Optimization of the Distance between Cylindrical Light Distributors Used for Interstitial Light Delivery in Biological Tissues

Abstract

Cylindrical light diffusers (CLDs) are often employed for the treatment of large tumors by interstitial photodynamic therapy (iPDT) and photoimmunotherapy (PIT), which involves careful treatment planning to maximize therapeutic dose coverage while minimizing the number of CLDs used. There is, however, a lack of general guidelines regarding optimal positioning of CLDs, in particular when they are inserted in parallel to treat head and neck squamous cell cancer (HNSCC). Therefore, the purpose of this study is to determine the CLD-CLD distances maximizing the necrosis for different geometries of CLD positions and shed light on the influence of different optical parameters on this distance, in particular when HNSCCs are treated by interstitial PIT with cetuximab–IR700 using up to seven CLDs.
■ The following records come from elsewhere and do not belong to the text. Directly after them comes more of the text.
Context: an optimization exercise on an open-source flow, tuned for small area and few clock cycles per item. The choices shown serve that exercise and are no tape-out recipe. Function was checked by simulation only, so behaviour that the tests miss may differ from the original.

==> v17: inputs <==
Design h2o_serial_accum, start of the top module:
module h2o_serial_accum (
  input  logic               clk,
  input  logic               rst_n,
  input  logic signed [31:0] h_data,
  input  logic               h_valid,
  input  logic               h_last,
  output logic               h_ready,
  output logic signed [31:0] y_data,
  output logic               y_valid,
  input  logic               y_ready,
  output logic               frame_err
);
  logic [4:0]        r_idx;
  logic [33:0]       r_acc;
  logic              r_y_valid;
  logic              r_frame_err;
  logic              w_accept, w_at_last, w_frame_bad, w_first;
  logic [33:0]       w_acc_in;
  logic [33:0]       w_acc_nx;
  assign h_ready     = !r_y_valid || y_ready;
  assign w_accept    = h_valid && h_ready;
  assign w_at_last   = (r_idx == 5'd19);
  assign w_frame_bad = h_last != w_at_last;
  assign w_first     = (r_idx == 5'd0);
  logic c_p1_0, w_p1_0;
  logic c_n1_0, w_n1_0;
  logic c_n2_0, w_n2_0;
  logic c_pos_0, w_pos_0;
  logic c_p1_1, w_p1_1;
  logic c_n1_1, w_n1_1;
  logic c_n2_1, w_n2_1;
  logic c_pos_1, w_pos_1;
  logic c_p1_2, w_p1_2;
  logic c_n1_2, w_n1_2;
  logic c_n2_2, w_n2_2;
  logic c_pos_2, w_pos_2;
  logic c_p1_3, w_p1_3;
  logic c_n1_3, w_n1_3;
  logic c_n2_3, w_n2_3;
  logic c_pos_3, w_pos_3;
  logic c_p1_4, w_p1_4;
  logic c_n1_4, w_n1_4;
  logic c_n2_4, w_n2_4;
  logic c_pos_4, w_pos_4;
  logic c_p1_5, w_p1_5;
  logic c_n1_5, w_n1_5;
  logic c_n2_5, w_n2_5;
  logic c_pos_5, w_pos_5;
  logic c_one_6, w_one_6;
  logic c_two_6, w_two_6;
  logic c_neg_6, w_neg_6;
  always_comb begin
    c_p1_0 = 1'b0; c_n1_0 = 1'b0; c_n2_0 = 1'b0; c_pos_0 = 1'b0; c_p1_1 = 1'b0; c_n1_1 = 1'b0; c_n2_1 = 1'b0; c_pos_1 = 1'b0; c_p1_2 = 1'b0; c_n1_2 = 1'b0; c_n2_2 = 1'b0; c_pos_2 = 1'b0; c_p1_3 = 1'b0; c_n1_3 = 1'b0; c_n2_3 = 1'b0; c_pos_3 = 1'b0; c_p1_4 = 1'b0; c_n1_4 = 1'b0; c_n2_4 = 1'b0; c_pos_4 = 1'b0; c_p1_5 = 1'b0; c_n1_5 = 1'b0; c_n2_5 = 1'b0; c_pos_5 = 1'b0; c_one_6 = 1'b0; c_two_6 = 1'b0; c_neg_6 = 1'b0;
    case (r_idx)
      5'd0: begin c_n2_2 = 1'b1; c_p1_3 = 1'b1; c_pos_3 = 1'b1; c_n1_4 = 1'b1; c_p1_5 = 1'b1; c_pos_5 = 1'b1; end   
      5'd1: begin c_p1_0 = 1'b1; c_pos_0 = 1'b1; c_n2_5 = 1'b1; end   
  ...
clock: 8.0 ns
lec_check: 0
cap_margin: 20
cell_pad_in_sites_detail_placement: 1
cell_pad_in_sites_global_placement: 1
core_margin: 2
core_utilization: 40
place_density: 0.4
slew_margin: 20
synth_hierarchical: 1
synth_minimum_keep_size: 0
standard.sh (not shown) runs the stock make flow with config.mk's settings and CLKGATE_MAP_FILE= SYNTH_SCRIPT=/design/flow/synth_recipe.tcl, a recipe that flattens the netlist after the stock synthesis.
==> flow/flow/run.sh <==
#!/bin/bash
# The standard layout with buf_2 on each input port and buf_1 on each
# output port (flow/ports.tcl).
set -euo pipefail
export PRE_GLOBAL_PLACE_TCL="$PWD/flow/ports.tcl"
bash standard.sh > standard.log 2>&1
==> flow/flow/ports.tcl <==
# Sourced before global placement (PRE_GLOBAL_PLACE_TCL). Every port still
# gets one buffer; inputs, which fan out widely, get buf_2 and outputs buf_1.
rename buffer_ports my_orig_buffer_ports
proc buffer_ports { args } {
  my_orig_buffer_ports -inputs -buffer_cell sky130_fd_sc_hd__buf_2
  my_orig_buffer_ports -outputs -buffer_cell sky130_fd_sc_hd__buf_1
}
==> inputs of v26, as changes to v17 <==
==> flow/flow/run.sh (replaced) <==
#!/bin/bash
# The standard layout, with the smallest buffer on each port.
set -euo pipefail
export BUFFER_PORTS_ARGS="-buffer_cell sky130_fd_sc_hd__buf_1"
bash standard.sh > standard.log 2>&1
CELL_PAD_IN_SITES_DETAIL_PLACEMENT = unset   (was 1)
CELL_PAD_IN_SITES_GLOBAL_PLACEMENT = unset   (was 1)
PLACE_DENSITY = unset   (was 0.4)
removed: flow/flow/ports.tcl
==> inputs of v36, as changes to v17 <==
==> flow/flow/run.sh (replaced) <==
#!/bin/bash
# The standard layout, with the smallest buffer on each port.
set -euo pipefail
export BUFFER_PORTS_ARGS="-buffer_cell sky130_fd_sc_hd__buf_1"
bash standard.sh > standard.log 2>&1
removed: flow/flow/ports.tcl
==> summary.txt <==
quantity	v26	v17	v36
Status	no timing/DRC/antenna violations	no timing/DRC/antenna violations	no timing/DRC/antenna violations
Count of cell instances traversed by the critical path	22	21	20
Crit path buffers/inverters	5	3	3
Max Clock Freq	0.1308 GHz	0.1321 GHz	0.1334 GHz
Data arrival time at the worst-slack endpoint	7.90 ns	7.83 ns	7.74 ns
Combined area of the multi-input logic cells	9371 µm²	9366 µm²	9366 µm²
Final core utilization	45.89%	45.62%	46.44%
Wire length reported by the detailed router	36990 µm	40650 µm	40220 µm
Hold_ws	0.6191 ns	0.6207 ns	0.6254 ns
Placed instance area	11750 µm²	11670 µm²	11910 µm²
Global router's overall resource usage	26.87%	29.44%	29.30%
Met2 Resource Use GR	42.18%	46.89%	46.20%
Detailed placement HPWL	27170 µm	30490 µm	30210 µm
Critical-path top delay cell	sky130_fd_sc_hd__fa_1	sky130_fd_sc_hd__o21a_1	sky130_fd_sc_hd__fa_1
Seq area share	7.177%	7.219%	7.092%
Worst Reg2Reg Path Length in Cells	24	20	24
Clock-pin slew of the registers on the worst-case setup and hold paths	0.08 ns	0.08 ns	0.09 ns
Non-clock buffers	145	125	155
Worst slew margin relative to its limit	42.77%	33.47%	51.91%
Met3 wire len	3915 µm	3614 µm	3046 µm
CP max FO	21	23	31
Testbench counts of v17, summed over its fixed seeds: cycles 10,248, frames 512.
Testbench counts of v26, summed over its fixed seeds: cycles 10,248, frames 512.
Testbench counts of v36, summed over its fixed seeds: cycles 10,248, frames 512.

-- re-timing with driven ports --
The flow's constraints put no driver on any port. The routed layouts listed below were extracted and timed again, unchanged, in two steps.
Step 1 assumes that a clkbuf_16 drives the clock port and a buf_2 every other input.
Step 2 also shifts input and output timing later by t, the mid clock arrival at the registers, as if the neighbouring blocks saw the same clock.
Three values: no drivers, after step 1, after step 2; two values: the first two.
| run | t, ns | setup slack, ns | cell pins on the clock port's net |
|---|---|---|---|
| v17 | 0.357 | 0.428 / 0.450 / 0.093 | 1 |
| v26 | 0.351 | 0.353 / 0.377 / 0.026 | 1 |
| v36 | 0.367 | 0.501 / 0.530 / 0.163 | 1 |
After both steps every run listed still meets setup and hold. The setup slack of v36, which loses most, moves by +0.029 ns with the drivers and by -0.338 ns with both steps.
To that end, Monte-Carlo simulations of the light propagation around CLDs inserted perpendicularly in a semi-infinite tumor were performed to determine the volume receiving a fluence larger than a therapeutic threshold. An optimization algorithm was then used to calculate and maximize the necrosed tumor volumes. Tumor optical properties were derived from published data. Our findings suggest that optimal CLD positioning maximizing the volume of necrosed tumor during interstitial PIT for typical HNSCC optical properties corresponds to a CLD-CLD distance between 11.5- and 13-mm. Variations of the absorption and reduced scattering coefficients have the greatest influence on CLD placements, while tissue anisotropy factor, CLD insertion geometry, CLD length, and the angular dependence of the radiance emitted by the CLDs have minimal influence. At first approximation the influence of these optical parameters on optimal CLD-CLD distance are independent. Our data also suggests it is possible to derive new treatment plans using knowledge of previous treatment plans.